EXERCISE DETAILS – Copy out, from the entries below, each line that holds the string "path".

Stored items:
==============================

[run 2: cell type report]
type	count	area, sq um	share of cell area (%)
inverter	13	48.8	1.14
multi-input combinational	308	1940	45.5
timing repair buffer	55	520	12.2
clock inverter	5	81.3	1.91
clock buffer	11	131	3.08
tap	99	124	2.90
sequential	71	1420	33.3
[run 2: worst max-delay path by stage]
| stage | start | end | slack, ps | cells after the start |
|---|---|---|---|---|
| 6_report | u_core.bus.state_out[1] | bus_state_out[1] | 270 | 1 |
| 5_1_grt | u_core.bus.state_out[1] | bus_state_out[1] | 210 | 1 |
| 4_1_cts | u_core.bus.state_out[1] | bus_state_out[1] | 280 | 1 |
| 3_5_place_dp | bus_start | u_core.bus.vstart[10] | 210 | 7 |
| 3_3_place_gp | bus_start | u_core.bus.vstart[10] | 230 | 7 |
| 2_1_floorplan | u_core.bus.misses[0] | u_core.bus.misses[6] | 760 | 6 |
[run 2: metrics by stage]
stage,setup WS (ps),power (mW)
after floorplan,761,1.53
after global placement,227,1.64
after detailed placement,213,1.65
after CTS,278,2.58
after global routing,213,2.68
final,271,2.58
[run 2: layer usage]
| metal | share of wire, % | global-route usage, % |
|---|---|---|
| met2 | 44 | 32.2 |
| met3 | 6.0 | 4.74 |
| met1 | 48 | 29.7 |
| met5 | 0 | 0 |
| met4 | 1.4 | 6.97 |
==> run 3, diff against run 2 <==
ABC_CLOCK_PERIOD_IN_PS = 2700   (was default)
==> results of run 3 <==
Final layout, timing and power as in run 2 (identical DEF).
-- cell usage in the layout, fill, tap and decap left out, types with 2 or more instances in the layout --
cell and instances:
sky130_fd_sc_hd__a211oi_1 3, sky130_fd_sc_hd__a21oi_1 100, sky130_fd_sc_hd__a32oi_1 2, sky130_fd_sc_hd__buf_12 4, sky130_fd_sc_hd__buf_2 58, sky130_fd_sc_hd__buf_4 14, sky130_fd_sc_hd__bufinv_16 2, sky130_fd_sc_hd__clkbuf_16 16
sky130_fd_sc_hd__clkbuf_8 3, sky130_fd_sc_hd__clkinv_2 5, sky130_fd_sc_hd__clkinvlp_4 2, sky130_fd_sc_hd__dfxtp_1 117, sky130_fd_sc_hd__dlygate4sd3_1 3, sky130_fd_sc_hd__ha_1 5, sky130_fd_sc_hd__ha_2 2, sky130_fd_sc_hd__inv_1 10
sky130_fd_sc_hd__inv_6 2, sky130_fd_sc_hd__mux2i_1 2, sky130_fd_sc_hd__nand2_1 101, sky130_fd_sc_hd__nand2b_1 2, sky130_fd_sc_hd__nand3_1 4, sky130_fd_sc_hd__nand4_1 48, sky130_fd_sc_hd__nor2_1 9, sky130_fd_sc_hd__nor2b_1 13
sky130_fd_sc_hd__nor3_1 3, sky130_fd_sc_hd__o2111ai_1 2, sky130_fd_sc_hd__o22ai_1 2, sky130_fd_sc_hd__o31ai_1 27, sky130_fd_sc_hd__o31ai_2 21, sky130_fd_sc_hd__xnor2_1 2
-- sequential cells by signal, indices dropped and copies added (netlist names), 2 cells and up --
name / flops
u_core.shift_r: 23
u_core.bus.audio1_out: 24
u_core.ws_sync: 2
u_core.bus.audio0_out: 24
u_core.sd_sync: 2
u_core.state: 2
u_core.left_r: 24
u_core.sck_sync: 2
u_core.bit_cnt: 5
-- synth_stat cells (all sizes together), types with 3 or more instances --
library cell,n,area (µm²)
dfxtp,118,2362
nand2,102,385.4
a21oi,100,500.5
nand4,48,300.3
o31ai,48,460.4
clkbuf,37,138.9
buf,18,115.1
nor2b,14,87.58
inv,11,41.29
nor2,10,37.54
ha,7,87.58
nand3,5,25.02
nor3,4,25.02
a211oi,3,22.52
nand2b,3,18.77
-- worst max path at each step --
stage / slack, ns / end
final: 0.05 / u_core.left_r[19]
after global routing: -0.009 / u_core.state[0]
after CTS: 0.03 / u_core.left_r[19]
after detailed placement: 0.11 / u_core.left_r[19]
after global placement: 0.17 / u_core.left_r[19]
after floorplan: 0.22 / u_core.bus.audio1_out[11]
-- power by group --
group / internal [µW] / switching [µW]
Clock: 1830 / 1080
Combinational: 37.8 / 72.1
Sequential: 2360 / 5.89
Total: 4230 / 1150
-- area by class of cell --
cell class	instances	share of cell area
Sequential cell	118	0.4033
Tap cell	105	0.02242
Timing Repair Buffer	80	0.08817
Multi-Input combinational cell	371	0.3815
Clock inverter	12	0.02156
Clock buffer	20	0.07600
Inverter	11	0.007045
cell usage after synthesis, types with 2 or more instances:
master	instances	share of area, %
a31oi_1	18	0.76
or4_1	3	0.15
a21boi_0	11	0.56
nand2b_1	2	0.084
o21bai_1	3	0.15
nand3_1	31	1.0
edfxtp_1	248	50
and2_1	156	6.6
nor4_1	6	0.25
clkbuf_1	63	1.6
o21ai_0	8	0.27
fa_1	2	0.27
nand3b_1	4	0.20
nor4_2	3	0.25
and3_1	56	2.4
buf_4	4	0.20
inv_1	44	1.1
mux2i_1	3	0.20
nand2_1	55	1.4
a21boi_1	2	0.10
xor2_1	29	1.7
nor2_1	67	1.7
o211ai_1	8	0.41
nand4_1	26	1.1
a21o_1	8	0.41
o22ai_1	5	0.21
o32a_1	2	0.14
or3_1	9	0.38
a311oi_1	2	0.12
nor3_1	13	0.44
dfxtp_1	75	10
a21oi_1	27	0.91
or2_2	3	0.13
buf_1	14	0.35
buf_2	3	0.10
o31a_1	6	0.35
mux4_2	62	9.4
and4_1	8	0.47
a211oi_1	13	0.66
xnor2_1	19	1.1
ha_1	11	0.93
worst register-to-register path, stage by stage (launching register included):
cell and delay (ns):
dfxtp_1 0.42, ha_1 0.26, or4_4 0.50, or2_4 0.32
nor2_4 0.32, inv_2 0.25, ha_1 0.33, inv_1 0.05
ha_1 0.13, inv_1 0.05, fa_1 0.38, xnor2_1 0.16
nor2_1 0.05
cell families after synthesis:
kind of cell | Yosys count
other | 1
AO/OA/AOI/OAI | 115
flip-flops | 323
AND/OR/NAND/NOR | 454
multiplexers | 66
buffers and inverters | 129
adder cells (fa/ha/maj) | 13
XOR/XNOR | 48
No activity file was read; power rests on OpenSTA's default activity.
`config.mk`:
```
export PLATFORM = sky130hd
export DESIGN_NAME = sample_irq_feeder
export DESIGN_NICKNAME = d
export VERILOG_FILES = /design/src/rtl/picoblaze_io_pkg.sv /design/src/rtl/feeder_fifo.sv /design/src/rtl/sample_irq_feeder.sv
export SDC_FILE = /design/constraint.sdc
export NUM_CORES = 1
export LEC_CHECK = 0
export ABC_CLOCK_PERIOD_IN_PS = 3700
export BUFFER_PORTS_ARGS = -buffer_cell sky130_fd_sc_hd__buf_2
export CORE_MARGIN = 1
export CORE_UTILIZATION = 55
export CTS_BUF_LIST = sky130_fd_sc_hd__clkbuf_2
export DETAILED_ROUTE_END_ITERATION = 10
export MAX_ROUTING_LAYER = met4
export PLACE_DENSITY = 0.71
export RECOVER_POWER = 100
export SYNTH_ARGS = -nofsm -noshare
export SYNTH_HDL_FRONTEND = slang
export SYNTH_SLANG_ARGS = --single-unit
```
`constraint.sdc`:
```
create_clock -name clk -period 3.7 [get_ports clk]
set_input_delay 0.37 -clock clk [delete_from_list [all_inputs] [get_ports clk]]
set_output_delay 0.37 -clock clk [all_outputs]
set_load 0.1 [all_outputs]
```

==============================

WRITTEN RESPONSE –
[run 2: worst max-delay path by stage]
-- worst max path at each step --
worst register-to-register path, stage by stage (launching register included):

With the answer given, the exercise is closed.